■ What is required: Exactly how many lines below mention "LevelMax"? Answer with that number alone.

[[ Task inputs open ]]

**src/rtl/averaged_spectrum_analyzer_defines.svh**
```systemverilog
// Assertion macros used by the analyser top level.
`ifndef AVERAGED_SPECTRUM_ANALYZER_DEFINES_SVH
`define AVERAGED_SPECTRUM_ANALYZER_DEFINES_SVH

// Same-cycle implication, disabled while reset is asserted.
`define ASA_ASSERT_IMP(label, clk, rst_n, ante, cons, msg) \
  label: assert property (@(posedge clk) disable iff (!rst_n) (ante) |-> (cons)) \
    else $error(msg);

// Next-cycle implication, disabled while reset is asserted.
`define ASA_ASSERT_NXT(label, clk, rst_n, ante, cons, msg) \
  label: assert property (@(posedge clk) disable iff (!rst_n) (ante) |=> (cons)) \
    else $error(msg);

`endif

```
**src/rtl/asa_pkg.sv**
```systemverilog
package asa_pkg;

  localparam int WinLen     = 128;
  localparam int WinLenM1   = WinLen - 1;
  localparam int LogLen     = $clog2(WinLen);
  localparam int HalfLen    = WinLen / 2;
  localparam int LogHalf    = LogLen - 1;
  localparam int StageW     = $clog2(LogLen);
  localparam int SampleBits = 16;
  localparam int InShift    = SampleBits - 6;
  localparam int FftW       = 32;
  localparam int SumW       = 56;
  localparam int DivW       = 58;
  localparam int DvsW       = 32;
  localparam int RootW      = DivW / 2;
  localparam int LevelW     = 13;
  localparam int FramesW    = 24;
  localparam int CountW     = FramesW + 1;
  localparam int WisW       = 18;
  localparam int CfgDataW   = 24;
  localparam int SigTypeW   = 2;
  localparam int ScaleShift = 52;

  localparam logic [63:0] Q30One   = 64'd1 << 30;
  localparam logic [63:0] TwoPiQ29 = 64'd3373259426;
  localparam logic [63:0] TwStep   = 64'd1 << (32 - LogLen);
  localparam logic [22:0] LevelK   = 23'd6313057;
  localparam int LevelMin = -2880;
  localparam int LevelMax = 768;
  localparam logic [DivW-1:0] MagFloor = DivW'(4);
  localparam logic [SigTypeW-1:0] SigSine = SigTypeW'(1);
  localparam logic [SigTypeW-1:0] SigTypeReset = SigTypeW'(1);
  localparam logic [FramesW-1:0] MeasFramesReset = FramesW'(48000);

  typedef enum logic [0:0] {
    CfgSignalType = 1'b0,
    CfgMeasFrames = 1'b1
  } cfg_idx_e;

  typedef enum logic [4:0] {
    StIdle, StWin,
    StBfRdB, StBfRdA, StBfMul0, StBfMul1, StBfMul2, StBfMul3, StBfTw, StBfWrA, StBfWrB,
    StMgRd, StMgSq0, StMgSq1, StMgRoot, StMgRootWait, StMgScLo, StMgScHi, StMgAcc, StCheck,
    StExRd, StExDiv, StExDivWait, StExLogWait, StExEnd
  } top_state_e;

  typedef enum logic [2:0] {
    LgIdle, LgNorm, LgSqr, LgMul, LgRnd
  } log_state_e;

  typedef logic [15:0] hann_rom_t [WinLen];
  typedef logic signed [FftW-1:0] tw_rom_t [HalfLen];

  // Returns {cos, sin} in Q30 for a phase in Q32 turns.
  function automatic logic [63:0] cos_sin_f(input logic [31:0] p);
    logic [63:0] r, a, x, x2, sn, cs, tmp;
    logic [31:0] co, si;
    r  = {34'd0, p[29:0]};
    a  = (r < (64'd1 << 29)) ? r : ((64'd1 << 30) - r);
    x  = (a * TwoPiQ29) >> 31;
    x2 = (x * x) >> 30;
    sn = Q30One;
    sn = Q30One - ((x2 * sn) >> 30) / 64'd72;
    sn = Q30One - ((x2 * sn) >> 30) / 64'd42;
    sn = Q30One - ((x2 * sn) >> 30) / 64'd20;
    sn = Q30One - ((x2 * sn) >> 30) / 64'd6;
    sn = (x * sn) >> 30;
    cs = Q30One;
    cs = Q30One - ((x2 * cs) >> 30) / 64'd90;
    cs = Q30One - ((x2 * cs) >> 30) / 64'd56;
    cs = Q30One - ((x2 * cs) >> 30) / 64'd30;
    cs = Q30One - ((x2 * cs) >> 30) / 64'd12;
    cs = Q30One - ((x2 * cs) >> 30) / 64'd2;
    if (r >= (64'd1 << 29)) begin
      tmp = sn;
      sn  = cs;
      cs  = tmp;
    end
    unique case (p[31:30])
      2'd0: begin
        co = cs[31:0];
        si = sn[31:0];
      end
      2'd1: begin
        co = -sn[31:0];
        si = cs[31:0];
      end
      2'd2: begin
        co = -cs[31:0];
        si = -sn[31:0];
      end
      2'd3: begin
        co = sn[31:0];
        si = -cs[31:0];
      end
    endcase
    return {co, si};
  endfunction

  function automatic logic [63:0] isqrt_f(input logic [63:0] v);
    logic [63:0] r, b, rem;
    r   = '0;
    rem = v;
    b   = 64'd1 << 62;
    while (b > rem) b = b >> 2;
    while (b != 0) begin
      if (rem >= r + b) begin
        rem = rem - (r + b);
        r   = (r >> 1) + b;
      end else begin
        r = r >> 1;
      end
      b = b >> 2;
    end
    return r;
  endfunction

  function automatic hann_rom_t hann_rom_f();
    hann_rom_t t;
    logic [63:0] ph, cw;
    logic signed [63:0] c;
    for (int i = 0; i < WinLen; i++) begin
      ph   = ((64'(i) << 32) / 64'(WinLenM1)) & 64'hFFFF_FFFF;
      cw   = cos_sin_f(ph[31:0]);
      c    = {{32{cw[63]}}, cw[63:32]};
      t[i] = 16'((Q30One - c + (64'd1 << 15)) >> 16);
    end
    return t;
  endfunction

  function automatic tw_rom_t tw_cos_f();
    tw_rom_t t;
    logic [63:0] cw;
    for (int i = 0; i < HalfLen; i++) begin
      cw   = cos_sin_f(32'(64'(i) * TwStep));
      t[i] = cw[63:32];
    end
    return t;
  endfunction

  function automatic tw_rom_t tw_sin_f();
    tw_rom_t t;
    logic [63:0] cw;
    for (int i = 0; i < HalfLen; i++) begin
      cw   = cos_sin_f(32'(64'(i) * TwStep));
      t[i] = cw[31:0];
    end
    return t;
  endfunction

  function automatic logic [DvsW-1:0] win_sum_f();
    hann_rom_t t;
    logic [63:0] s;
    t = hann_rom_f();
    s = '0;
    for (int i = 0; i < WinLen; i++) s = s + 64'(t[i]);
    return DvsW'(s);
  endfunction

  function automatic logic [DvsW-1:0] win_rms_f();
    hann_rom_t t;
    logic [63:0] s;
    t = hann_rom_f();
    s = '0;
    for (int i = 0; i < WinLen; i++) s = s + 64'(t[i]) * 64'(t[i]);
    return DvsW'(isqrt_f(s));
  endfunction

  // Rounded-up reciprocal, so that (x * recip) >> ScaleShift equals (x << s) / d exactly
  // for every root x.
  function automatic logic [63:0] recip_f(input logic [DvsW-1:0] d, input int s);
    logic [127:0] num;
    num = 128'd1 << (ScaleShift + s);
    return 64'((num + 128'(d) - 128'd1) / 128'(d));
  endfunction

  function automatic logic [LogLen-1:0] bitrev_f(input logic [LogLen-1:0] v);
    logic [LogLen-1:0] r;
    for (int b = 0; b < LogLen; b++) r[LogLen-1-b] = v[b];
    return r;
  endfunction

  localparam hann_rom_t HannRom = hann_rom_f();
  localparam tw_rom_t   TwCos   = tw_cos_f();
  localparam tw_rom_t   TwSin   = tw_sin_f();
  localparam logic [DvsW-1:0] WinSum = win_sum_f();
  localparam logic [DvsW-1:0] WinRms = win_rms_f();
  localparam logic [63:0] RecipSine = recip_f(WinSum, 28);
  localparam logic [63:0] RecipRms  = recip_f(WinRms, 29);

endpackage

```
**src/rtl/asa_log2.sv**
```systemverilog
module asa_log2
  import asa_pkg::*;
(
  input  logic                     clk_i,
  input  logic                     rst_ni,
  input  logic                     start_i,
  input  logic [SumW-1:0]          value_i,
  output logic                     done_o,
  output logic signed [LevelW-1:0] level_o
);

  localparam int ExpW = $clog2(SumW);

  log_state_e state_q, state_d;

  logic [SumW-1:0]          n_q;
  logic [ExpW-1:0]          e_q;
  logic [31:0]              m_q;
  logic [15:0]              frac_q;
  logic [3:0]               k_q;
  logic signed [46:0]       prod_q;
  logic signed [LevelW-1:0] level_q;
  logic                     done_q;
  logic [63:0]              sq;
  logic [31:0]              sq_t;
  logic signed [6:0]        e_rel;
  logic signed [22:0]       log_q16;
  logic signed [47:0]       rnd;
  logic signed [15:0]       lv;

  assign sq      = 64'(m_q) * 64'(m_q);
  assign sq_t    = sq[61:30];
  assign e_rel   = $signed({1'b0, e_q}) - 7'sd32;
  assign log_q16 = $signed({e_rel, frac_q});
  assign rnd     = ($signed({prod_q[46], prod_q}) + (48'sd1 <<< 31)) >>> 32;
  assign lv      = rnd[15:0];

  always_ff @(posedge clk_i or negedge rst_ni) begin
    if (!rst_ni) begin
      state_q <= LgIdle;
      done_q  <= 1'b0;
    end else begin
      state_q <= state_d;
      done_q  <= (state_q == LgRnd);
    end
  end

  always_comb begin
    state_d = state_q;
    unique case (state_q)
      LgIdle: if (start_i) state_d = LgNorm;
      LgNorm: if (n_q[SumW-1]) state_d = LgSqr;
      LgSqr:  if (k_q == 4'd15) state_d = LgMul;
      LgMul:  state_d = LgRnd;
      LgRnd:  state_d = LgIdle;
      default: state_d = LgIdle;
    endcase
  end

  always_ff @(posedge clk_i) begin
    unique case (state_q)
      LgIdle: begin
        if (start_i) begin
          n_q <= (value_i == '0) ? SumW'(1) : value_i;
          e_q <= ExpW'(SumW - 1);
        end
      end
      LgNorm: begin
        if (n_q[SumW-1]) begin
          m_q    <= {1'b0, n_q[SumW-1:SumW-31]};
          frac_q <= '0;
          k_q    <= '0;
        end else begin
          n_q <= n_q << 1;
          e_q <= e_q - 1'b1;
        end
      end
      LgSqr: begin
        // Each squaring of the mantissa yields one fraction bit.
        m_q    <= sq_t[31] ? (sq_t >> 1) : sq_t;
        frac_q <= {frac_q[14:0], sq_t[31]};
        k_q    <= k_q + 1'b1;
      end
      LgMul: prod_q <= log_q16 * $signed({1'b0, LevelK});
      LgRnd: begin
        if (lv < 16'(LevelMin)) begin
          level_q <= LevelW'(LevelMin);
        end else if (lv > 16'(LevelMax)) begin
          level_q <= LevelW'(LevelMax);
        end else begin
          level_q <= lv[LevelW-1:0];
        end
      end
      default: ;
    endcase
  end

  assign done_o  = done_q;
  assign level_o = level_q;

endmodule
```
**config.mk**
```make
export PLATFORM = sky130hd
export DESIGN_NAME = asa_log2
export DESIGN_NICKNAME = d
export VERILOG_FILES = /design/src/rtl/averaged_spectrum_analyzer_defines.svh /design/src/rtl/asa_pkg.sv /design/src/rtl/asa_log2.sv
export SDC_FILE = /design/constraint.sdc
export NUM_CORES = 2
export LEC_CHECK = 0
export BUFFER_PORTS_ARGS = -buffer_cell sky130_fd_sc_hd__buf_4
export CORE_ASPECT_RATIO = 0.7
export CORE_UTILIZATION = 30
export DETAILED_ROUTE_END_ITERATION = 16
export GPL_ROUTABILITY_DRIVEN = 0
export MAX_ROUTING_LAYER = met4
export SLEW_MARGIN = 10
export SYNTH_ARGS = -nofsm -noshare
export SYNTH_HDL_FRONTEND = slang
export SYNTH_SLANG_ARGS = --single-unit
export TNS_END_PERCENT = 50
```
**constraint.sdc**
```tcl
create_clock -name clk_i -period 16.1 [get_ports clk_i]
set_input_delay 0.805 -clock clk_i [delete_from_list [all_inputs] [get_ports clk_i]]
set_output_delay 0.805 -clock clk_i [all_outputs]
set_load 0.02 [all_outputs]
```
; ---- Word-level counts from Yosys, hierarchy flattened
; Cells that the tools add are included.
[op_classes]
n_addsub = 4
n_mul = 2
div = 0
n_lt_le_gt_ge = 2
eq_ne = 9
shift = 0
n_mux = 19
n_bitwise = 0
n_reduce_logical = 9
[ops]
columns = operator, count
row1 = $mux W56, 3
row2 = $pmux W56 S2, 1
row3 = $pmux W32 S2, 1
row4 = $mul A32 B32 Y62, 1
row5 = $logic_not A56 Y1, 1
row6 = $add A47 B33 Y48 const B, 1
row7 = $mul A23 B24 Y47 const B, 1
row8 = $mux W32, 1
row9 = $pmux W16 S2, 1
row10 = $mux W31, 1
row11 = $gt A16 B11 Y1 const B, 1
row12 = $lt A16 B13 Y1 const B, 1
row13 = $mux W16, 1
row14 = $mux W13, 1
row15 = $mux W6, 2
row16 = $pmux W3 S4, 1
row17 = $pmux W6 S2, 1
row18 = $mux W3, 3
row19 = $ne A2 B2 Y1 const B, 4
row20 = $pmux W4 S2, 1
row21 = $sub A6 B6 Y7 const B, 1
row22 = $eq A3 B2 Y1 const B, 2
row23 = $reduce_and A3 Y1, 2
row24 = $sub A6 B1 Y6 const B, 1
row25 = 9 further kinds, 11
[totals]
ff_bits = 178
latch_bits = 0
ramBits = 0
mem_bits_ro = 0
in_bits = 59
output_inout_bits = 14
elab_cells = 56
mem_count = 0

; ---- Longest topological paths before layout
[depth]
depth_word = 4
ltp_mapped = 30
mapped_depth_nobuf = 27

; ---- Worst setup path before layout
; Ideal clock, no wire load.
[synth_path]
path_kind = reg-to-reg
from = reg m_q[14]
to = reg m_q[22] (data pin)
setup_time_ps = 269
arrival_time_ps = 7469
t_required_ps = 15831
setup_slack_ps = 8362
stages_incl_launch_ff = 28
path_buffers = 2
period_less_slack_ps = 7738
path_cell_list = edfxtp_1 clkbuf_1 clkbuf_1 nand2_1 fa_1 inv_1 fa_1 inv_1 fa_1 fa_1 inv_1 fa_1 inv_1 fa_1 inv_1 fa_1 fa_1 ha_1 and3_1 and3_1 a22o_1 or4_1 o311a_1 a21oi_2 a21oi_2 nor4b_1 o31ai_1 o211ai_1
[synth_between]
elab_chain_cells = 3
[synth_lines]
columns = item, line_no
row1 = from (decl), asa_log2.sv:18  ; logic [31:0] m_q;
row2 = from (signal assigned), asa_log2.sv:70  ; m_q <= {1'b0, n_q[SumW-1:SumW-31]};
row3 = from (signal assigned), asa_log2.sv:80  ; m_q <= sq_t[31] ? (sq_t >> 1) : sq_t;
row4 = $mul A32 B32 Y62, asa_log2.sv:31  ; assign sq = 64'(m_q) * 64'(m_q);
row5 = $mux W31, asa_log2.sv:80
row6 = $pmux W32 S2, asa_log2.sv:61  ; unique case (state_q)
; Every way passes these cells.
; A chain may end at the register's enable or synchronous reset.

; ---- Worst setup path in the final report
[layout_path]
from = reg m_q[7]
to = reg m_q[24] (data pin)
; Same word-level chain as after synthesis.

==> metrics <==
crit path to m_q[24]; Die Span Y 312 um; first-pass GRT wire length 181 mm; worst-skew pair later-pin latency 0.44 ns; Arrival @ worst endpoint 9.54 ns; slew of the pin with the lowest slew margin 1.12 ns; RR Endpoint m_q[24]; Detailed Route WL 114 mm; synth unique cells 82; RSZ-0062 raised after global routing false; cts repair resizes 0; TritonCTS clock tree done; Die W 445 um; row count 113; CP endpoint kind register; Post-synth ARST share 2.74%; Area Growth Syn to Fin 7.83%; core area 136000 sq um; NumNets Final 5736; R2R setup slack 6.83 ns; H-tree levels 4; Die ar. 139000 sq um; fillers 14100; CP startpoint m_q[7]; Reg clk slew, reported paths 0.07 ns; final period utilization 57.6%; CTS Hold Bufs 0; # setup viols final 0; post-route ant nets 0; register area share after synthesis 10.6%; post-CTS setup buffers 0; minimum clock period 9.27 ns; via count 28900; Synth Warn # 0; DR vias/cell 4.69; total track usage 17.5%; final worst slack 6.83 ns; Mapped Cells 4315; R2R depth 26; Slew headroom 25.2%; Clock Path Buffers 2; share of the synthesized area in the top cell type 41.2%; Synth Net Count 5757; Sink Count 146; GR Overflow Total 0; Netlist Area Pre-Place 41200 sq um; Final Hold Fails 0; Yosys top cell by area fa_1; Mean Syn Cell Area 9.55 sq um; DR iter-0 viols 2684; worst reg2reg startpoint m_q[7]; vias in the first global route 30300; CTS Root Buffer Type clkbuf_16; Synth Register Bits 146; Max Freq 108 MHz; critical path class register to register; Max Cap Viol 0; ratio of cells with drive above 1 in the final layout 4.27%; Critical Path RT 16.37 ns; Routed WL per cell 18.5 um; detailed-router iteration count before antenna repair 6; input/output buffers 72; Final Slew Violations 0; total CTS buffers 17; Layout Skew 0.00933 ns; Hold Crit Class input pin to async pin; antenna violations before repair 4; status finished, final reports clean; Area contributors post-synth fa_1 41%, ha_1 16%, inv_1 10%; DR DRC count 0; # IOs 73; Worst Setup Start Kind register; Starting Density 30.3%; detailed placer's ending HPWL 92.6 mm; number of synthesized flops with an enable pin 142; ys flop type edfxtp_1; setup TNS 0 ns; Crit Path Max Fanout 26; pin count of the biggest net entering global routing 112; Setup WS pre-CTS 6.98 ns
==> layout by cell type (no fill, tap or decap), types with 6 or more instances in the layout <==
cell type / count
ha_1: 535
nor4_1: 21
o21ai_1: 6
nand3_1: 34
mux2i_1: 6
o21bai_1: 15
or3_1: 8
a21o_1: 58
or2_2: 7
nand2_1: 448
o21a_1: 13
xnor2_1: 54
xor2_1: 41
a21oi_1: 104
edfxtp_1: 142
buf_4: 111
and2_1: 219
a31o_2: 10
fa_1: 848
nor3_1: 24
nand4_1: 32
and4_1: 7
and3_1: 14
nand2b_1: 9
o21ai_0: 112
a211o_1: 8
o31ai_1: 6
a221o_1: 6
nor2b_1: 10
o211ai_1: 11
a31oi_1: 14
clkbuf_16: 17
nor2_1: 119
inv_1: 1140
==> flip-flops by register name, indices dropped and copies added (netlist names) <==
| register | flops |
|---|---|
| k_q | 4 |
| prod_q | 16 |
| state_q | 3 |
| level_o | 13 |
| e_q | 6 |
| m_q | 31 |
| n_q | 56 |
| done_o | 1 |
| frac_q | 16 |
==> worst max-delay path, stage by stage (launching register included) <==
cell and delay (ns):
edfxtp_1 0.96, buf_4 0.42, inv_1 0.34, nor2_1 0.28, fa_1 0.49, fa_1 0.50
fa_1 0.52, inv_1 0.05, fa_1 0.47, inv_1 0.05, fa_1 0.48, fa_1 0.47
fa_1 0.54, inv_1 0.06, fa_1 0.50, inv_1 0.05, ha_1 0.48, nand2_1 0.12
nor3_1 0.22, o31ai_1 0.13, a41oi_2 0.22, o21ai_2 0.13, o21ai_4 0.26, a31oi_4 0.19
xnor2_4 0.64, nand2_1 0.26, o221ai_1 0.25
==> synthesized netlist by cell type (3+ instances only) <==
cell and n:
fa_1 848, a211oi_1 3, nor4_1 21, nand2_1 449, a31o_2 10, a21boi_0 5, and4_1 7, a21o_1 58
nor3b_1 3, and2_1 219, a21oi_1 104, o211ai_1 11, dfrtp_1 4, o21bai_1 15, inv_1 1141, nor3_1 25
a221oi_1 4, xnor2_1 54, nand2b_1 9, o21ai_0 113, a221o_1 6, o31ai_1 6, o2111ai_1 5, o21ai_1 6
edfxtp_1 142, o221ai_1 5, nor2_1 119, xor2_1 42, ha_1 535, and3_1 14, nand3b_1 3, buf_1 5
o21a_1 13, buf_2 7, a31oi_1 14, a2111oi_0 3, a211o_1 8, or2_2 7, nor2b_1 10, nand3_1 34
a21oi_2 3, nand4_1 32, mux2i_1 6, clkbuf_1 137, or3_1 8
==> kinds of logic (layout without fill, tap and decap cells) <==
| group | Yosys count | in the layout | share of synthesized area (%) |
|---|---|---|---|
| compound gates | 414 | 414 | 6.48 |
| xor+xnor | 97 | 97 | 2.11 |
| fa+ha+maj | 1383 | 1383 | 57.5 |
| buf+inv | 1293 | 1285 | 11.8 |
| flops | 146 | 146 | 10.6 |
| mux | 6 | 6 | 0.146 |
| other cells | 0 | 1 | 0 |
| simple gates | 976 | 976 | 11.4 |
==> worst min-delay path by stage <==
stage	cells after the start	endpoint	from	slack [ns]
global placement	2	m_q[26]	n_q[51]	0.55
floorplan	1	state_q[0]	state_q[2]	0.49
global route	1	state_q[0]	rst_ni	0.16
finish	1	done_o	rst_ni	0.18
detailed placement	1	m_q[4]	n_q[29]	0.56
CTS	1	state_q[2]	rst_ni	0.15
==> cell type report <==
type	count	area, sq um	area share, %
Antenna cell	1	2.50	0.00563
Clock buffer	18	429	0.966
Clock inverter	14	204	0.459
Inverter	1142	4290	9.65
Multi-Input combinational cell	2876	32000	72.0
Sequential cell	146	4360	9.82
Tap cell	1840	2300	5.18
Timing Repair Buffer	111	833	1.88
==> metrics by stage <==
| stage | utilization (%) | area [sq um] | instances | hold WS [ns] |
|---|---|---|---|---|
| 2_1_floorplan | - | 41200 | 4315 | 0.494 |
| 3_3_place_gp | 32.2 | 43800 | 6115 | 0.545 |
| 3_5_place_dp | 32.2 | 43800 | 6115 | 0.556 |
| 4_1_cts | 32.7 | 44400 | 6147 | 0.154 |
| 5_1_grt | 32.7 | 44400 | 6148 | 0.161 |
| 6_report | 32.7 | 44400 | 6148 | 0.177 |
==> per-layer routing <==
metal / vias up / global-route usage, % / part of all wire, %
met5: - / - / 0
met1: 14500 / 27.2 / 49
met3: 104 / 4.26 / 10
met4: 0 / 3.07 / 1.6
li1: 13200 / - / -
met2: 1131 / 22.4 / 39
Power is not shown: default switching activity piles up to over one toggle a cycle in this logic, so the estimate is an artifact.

[[ Task inputs closed ]]

■ Response area: 3